I was thinking of trying to read getPageContext().getRequest().getInputStream() next - which I've never done before.
d
I think it's just this:
Copy code
<cfset content = getHttpRequestData().content>
<cfset data = deserializeJSON(content)>
where you are doing implicit conversion to whatever the system is (via deserializeJSON). Instead of that, you want to always specify a charset when you're switching from binary (getHttpRequestData().content) to text. So theoretically do what you were doing but put this before the the
deserialzeJson
call
Copy code
<cfset json =  CharsetEncode(CharsetDecode(getHttpRequestData().content, "UTF-16"), "UTF-8")>
<cfset object = deserializeJSON(data)>
Also do you have your server set to UTF-8 as the default? Before on windows it would use the windows CP-1252 but I think everything is using UTF-16 now.
j
I tried that. The issue is the inbound request is coming in as content-type "application/json" (not utf-8) and somewhere (IIS or CF) is then treating the characterset accordingly which is making it a pain to try to convert.
d
If you do
isBinary(getHttpRequestData().content)
what does it say?
j
Something in the middle is manipulating the data so it won't properly decode. I feel confident trying to get the RAW data from getPageContext().getRequest().getInputStream() would work
That returns false.
because of the content-type directive, normally application/json isn't going to be binary. but I need to access it as binary to be able to convert it.. getPageContext().getRequest().getInputStream() seems to be the only way
d
That is a pretty common thing to have to do (using the inputStream) but I thought there was a way without dropping into java
Pretty sure you'd want to do any converting prior to the
deserializeJSON
call regardless
j
Agreed. I've never used getInputStream, know if there are any examples of using it out there? ChatGPT is struggling at it. lol
d
I'm certain there are with how often I was messing with the pageContext in the past lol, probably Ben has a nice blog post on it. 😄
j
Thanks - I'll search around. I think I've done it once before, I'll have to dig around
d
This is such a common problem for CF I'm surprised nobody has chimed in with the definitive solution
💯 1
The only thing to be careful about around the IO streams is closing and flushing. Otherwise they should work fine.
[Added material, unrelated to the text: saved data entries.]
## src/neuro_status_pkg.sv

```systemverilog
// **********************************************************************
// Shared definitions for the neuron status memory.
// Holds the state field code and the default widths that the top level
// uses for its parameters. Referenced by scoped names only.
// **********************************************************************

`default_nettype none

package neuro_status_pkg;

	// state field code, same order as the port A field select
	typedef enum logic [1:0] {
		FIELD_BIAS      = 2'b00,
		FIELD_POTENTIAL = 2'b01,
		FIELD_THRESHOLD = 2'b10,
		FIELD_POST_HIST = 2'b11
	} state_field_e;

	// neuron index width
	localparam int DEF_NEURON_AW = 8;

	// axon index width, appended below the neuron index for synapse addresses
	localparam int DEF_AXON_AW = 8;

	// bias, potential, threshold and weight words
	localparam int DEF_WORD_W = 16;

	// spike history (STDP window) value
	localparam int DEF_HIST_W = 8;

	// weight fifo depth is 2**DEF_FIFO_AW
	localparam int DEF_FIFO_AW = 9;

endpackage

`default_nettype wire

```

## src/state_field_ctrl.sv

```systemverilog
// **********************************************************************
// State field controller of the neuron status memory.
// Turns the port A and port B field codes into one-hot RAM enables,
// keeps the field select of the last port A read for the output mux and
// delays each weight read by one cycle into the weight FIFO push.
// **********************************************************************

`default_nettype none

module state_field_ctrl #(
	parameter int WORD_W = neuro_status_pkg::DEF_WORD_W
) (
	input  wire logic                          clk_i,
	input  wire logic                          rst_n_i,
	input  wire logic                          state_rd_en_i,
	input  wire neuro_status_pkg::state_field_e state_rd_field_i,
	input  wire logic                          state_wr_en_i,
	input  wire neuro_status_pkg::state_field_e state_wr_field_i,
	input  wire logic [WORD_W-1:0]             bias_data_i,
	input  wire logic [WORD_W-1:0]             potential_data_i,
	input  wire logic [WORD_W-1:0]             threshold_data_i,
	input  wire logic [WORD_W-1:0]             post_hist_data_i,
	input  wire logic                          weight_rd_en_i,
	output      logic [3:0]                    field_rd_en_o,
	output      logic [3:0]                    field_wr_en_o,
	output      logic [WORD_W-1:0]             state_rd_data_o,
	output      logic                          fifo_push_o
);

	neuro_status_pkg::state_field_e field_sel_q;
	logic                           write_pending;

	// one-hot enables, bit index equals the field code
	assign field_rd_en_o = state_rd_en_i ? (4'b0001 << state_rd_field_i) : 4'b0000;
	assign field_wr_en_o = state_wr_en_i ? (4'b0001 << state_wr_field_i) : 4'b0000;

	// select only moves on a port A read so the output stays put
	always_ff @(posedge clk_i or negedge rst_n_i)
	begin
		if (!rst_n_i)
		begin
			field_sel_q <= neuro_status_pkg::FIELD_BIAS;
		end
		else if (state_rd_en_i)
		begin
			field_sel_q <= state_rd_field_i;
		end
	end

	always_comb
	begin
		case (field_sel_q)
			neuro_status_pkg::FIELD_BIAS:      state_rd_data_o = bias_data_i;
			neuro_status_pkg::FIELD_POTENTIAL: state_rd_data_o = potential_data_i;
			neuro_status_pkg::FIELD_THRESHOLD: state_rd_data_o = threshold_data_i;
			default:                           state_rd_data_o = post_hist_data_i;
		endcase
	end

	// weight word is valid one cycle after its read enable
	always_ff @(posedge clk_i or negedge rst_n_i)
	begin
		if (!rst_n_i)
		begin
			write_pending <= 1'b0;
		end
		else
		begin
			write_pending <= weight_rd_en_i;
		end
	end

	assign fifo_push_o = write_pending;

endmodule

`default_nettype wire

```

## config.mk

```make
export PLATFORM = sky130hd
export DESIGN_NAME = state_field_ctrl
export DESIGN_NICKNAME = d
export VERILOG_FILES = /design/src/neuro_status_pkg.sv /design/src/state_field_ctrl.sv
export SDC_FILE = /design/constraint.sdc
export NUM_CORES = 1
export LEC_CHECK = 0
export BUFFER_PORTS_ARGS = -buffer_cell sky130_fd_sc_hd__buf_2
export CAP_MARGIN = 20
export CORE_MARGIN = 1.5
export CORE_UTILIZATION = 28
export CTS_BUF_LIST = sky130_fd_sc_hd__clkbuf_4 sky130_fd_sc_hd__clkbuf_8
export CTS_CLUSTER_SIZE = 30
export DETAILED_ROUTE_END_ITERATION = 8
export PLACE_DENSITY = 0.81
export SYNTH_ARGS = -nofsm -noshare
export SYNTH_HDL_FRONTEND = slang
export SYNTH_SLANG_ARGS = --single-unit
```

## constraint.sdc

```tcl
create_clock -name clk_i -period 1.45 [get_ports clk_i]
set_input_delay 0.29 -clock clk_i [delete_from_list [all_inputs] [get_ports clk_i]]
set_output_delay 0.29 -clock clk_i [all_outputs]
set_load 0.005 [all_outputs]
```

==> results.toml, run 1 <==
[sta]
relSlewSlack = 0.894
setup_slack_ns = -0.300
worst_pin_slew_ns = 0.158
fin_setup_tns_ns = -4.03
final.setup_skew_ns = 0
finalCritPeriodShare = 1.21
finalHoldViolCount = 0
fmax_mhz = 571
maxSlewViolCount = 0
setup_viol_count_final = 16
fin_crit_ns = 1.75
rsz0062_at_grt = "yes"

[global_routing]
track_usage = 0.188
met1_usage = 0.188
antenna_found_initial = 0
grt_max_degree = 13
met2_usage = 0.345
grt-ovfl-total = 0
grt_use_met3 = 0.0613
grt_pass1_vias = 816
grt_first_pass_wirelength_mm = 3.48
top_usage_layer = "met2"

[power_and_ir_drop]
p_per_area_nw_per_um2 = 573
ir_worst_vdd_v = 0.000363
leakagePower_nw = 0.641

[yosys]
synth_area_leaders = "mux4_2, mux4_1, dfrtp_1"
ys_seq_area_frac = 0.128
synth_commonest_cells = "mux4_2, mux4_1, and3b_1"
synth_cell_types = 10
yosys_warnings = 0
yosys_most_used_dff = "dfrtp_1"
syn-instance-count = 33
yosys.area.top_type_share = 0.345
yosys.area.top_type = "mux4_2"
synth_area_um2 = 588
synth_edf_count = 0
yosysMostFrequentCell = "mux4_2"
synth-async-reset-ratio = 1.00
avgSynthCellArea_um2 = 17.8
synth_nets = 106
ys_ff_latch = 3

[run_status]
violations = "setup timing"
status = "finished with violations"

[cts]
clk_pin_slew_ns = 0.04
clock-sinks = 3
ctsRootBufferMaster = "clkbuf_4"
insertion_delay_ns = 0.23
clockBufferDepth = 2
cts_tree = "done"
cts_buffers = 3
htreeDepth = 1

[layout]
drive_gt1_frac = 0.920
final_util = 0.592
final_area_um2 = 1160
final_nets = 211
diodes = 0
finalNonFillerCells = 164
area_growth_pct = 97.7

[floorplan]
die-area_um2 = 2380
start_util = 0.300
num_io_pins = 98
die_x_um = 48.8
core_um2 = 1960
die_y_um = 48.8
rows = 16

[drt]
drtIter0Drc = 6
viasPerCell = 4.68
num_vias = 768
drc = 0
wl_per_cell_um = 13.0
antenna_left = 0
dr.pass1.iters = 4
wl_mm = 2.13

[hold_path]
min-delay-path-class = "in2reg"

[setup_path]
startpoint_type = "register"
worst-endpoint-required_ns = 1.16
path_max_fanout = 6
critical_path_arrival_ns = 1.46
critical_path_class = "reg2out"
critPathCaptureType = "primary output"

[placement]
placed_cell_area_um2 = 1120
place_ws_ns = -0.100
port_buffers = 97
dp_hpwl_mm = 1.83
dp_cells = 157
place_congestion = 0.645

[job]
cap_violations = 0
## path summary, 6_finish.rpt
path | startpoint | to | slack (ns) | cells past startpoint
max reg2reg | field_sel_q[0]$_DFFE_PN0P_ | field_sel_q[0]$_DFFE_PN0P_ | 0.42 | 3
max | field_sel_q[0]$_DFFE_PN0P_ | state_rd_data_o[0] | -0.30 | 4
min in group asynchronous | rst_n_i | fifo_push_o$_DFF_PN0_ | 0.38 | 2
min reg2reg | field_sel_q[1]$_DFFE_PN0P_ | field_sel_q[1]$_DFFE_PN0P_ | 0.59 | 1
min | weight_rd_en_i | fifo_push_o$_DFF_PN0_ | 0.17 | 1
max in group asynchronous | rst_n_i | field_sel_q[0]$_DFFE_PN0P_ | 0.95 | 2
## registers in the layout, indices dropped and copies added (netlist names)
register	count
fifo_push_o	1
field_sel_q	2
## report_power, final
group | switching [W] | leakage [nW] | internal, W
clock network | 0.0000408 | 0.0184 | 0.000122
registers | 0.00000631 | 0.0340 | 0.0000918
logic | 0.000132 | 0.589 | 0.000274
total | 0.000179 | 0.641 | 0.000488
## layout by cell type, fill, tap and decap left out
cell and instances:
buf_2 97, mux4_2 16, and3b_1 4, clkbuf_4 4, buf_6 3, nor3b_1 2
and3_1 2, mux2_2 2, dfrtp_1 2, buf_12 2, dfrtp_2 1, dlygate4sd3_1 1
buf_4 1
## area by class of cell
class                           instances  area (um2)
Tap cell                               27        33.8
Timing Repair Buffer                  104         577
Sequential cell                         3        76.3
Multi-Input combinational cell         26         445
Fill cell                             197         800
Clock buffer                            4        30.0
## through the flow
stage	hold WS (ns)	total power [W]
floorplan	-0.00559	0.000289
global placement	0.0870	0.000469
detailed placement	0.0913	0.000483
CTS	0.167	0.000703
global route	0.168	0.000714
finish	0.173	0.000667
## what timing repair did
action	4_1_cts	5_1_grt
pin swaps	0	0
setup buffers	2	0
hold endpoints to repair	3	0
hold buffers	1	0
resized for setup	12	0
gates cloned	1	0
endpoints found under the setup margin	16	16
## critical path, cell delays in order, from the launching register on
cell and delay (ns):
dfrtp_2 0.37, buf_6 0.11, buf_12 0.11, mux4_2 0.50
buf_2 0.14
## cells by family (layout without fill, tap and decap cells)
group	count (synthesis)	in the layout	share of synthesized area
muxes	18	18	0.696
buffers and inverters	4	108	0.0702
DFF	3	3	0.128
and+or+nand+nor	8	8	0.106
## metal layers
| layer | vias up | part of all wire | wire, um |
|---|---|---|---|
| met3 | 4 | 0.12 | 254 |
| met5 | - | 0 | 0 |
| met4 | 0 | 0.021 | 45 |
| met1 | 347 | 0.33 | 697 |
| li1 | 361 | - | - |
| met2 | 56 | 0.53 | 1130 |
Power figures use the tool's default switching activity.
==> run 2, diff against run 1 <==
--- a/config.mk
+++ b/config.mk
@@ -7,12 +7,14 @@
 export LEC_CHECK = 0
 export BUFFER_PORTS_ARGS = -buffer_cell sky130_fd_sc_hd__buf_2
 export CAP_MARGIN = 20
+export CELL_PAD_IN_SITES_DETAIL_PLACEMENT = 1
+export CELL_PAD_IN_SITES_GLOBAL_PLACEMENT = 2
 export CORE_MARGIN = 1.5
-export CORE_UTILIZATION = 28
+export CORE_UTILIZATION = 13
 export CTS_BUF_LIST = sky130_fd_sc_hd__clkbuf_4 sky130_fd_sc_hd__clkbuf_8
 export CTS_CLUSTER_SIZE = 30
 export DETAILED_ROUTE_END_ITERATION = 8
-export PLACE_DENSITY = 0.81
+export PLACE_DENSITY = 0.8
 export SYNTH_ARGS = -nofsm -noshare
 export SYNTH_HDL_FRONTEND = slang
 export SYNTH_SLANG_ARGS = --single-unit
==> run 2 against run 1 <==
The flow still finishes with violations (setup timing). Final cell count rose by 14%. Via count is 1.8% higher. First-iteration DRC count grew to 4.0 times the previous value. Wire length increased by 46%. Core utilization decreased by 32 points. Clock-buffer cell count unchanged. Sequential power is 2% lower. Worst hold slack gained 0.0097 ns. Sequential share of layout area decreased by 0.16 points.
But I'm almost certain there is a clean way of solving this with the encoding and charset functions available…
1
b
Looking at the code that works, I wondered what would happen if you did away with the file-write and file-read operations:
Copy code
<cfset content = getHttpRequestData().content>
<cfset content = charsetEncode(content, "UTF-8")>
<cfset data = deserializeJSON(content)>
<cfset msgutf16 = data.content>
<cfset msg = charsetEncode(charsetDecode(msgutf16, "UTF-16BE"), "UTF-8")>
d
Hmm, might need to do a
content.getBytes()
(since it's text vs. binary) for that
charsetEncode
but that should be the same, neh?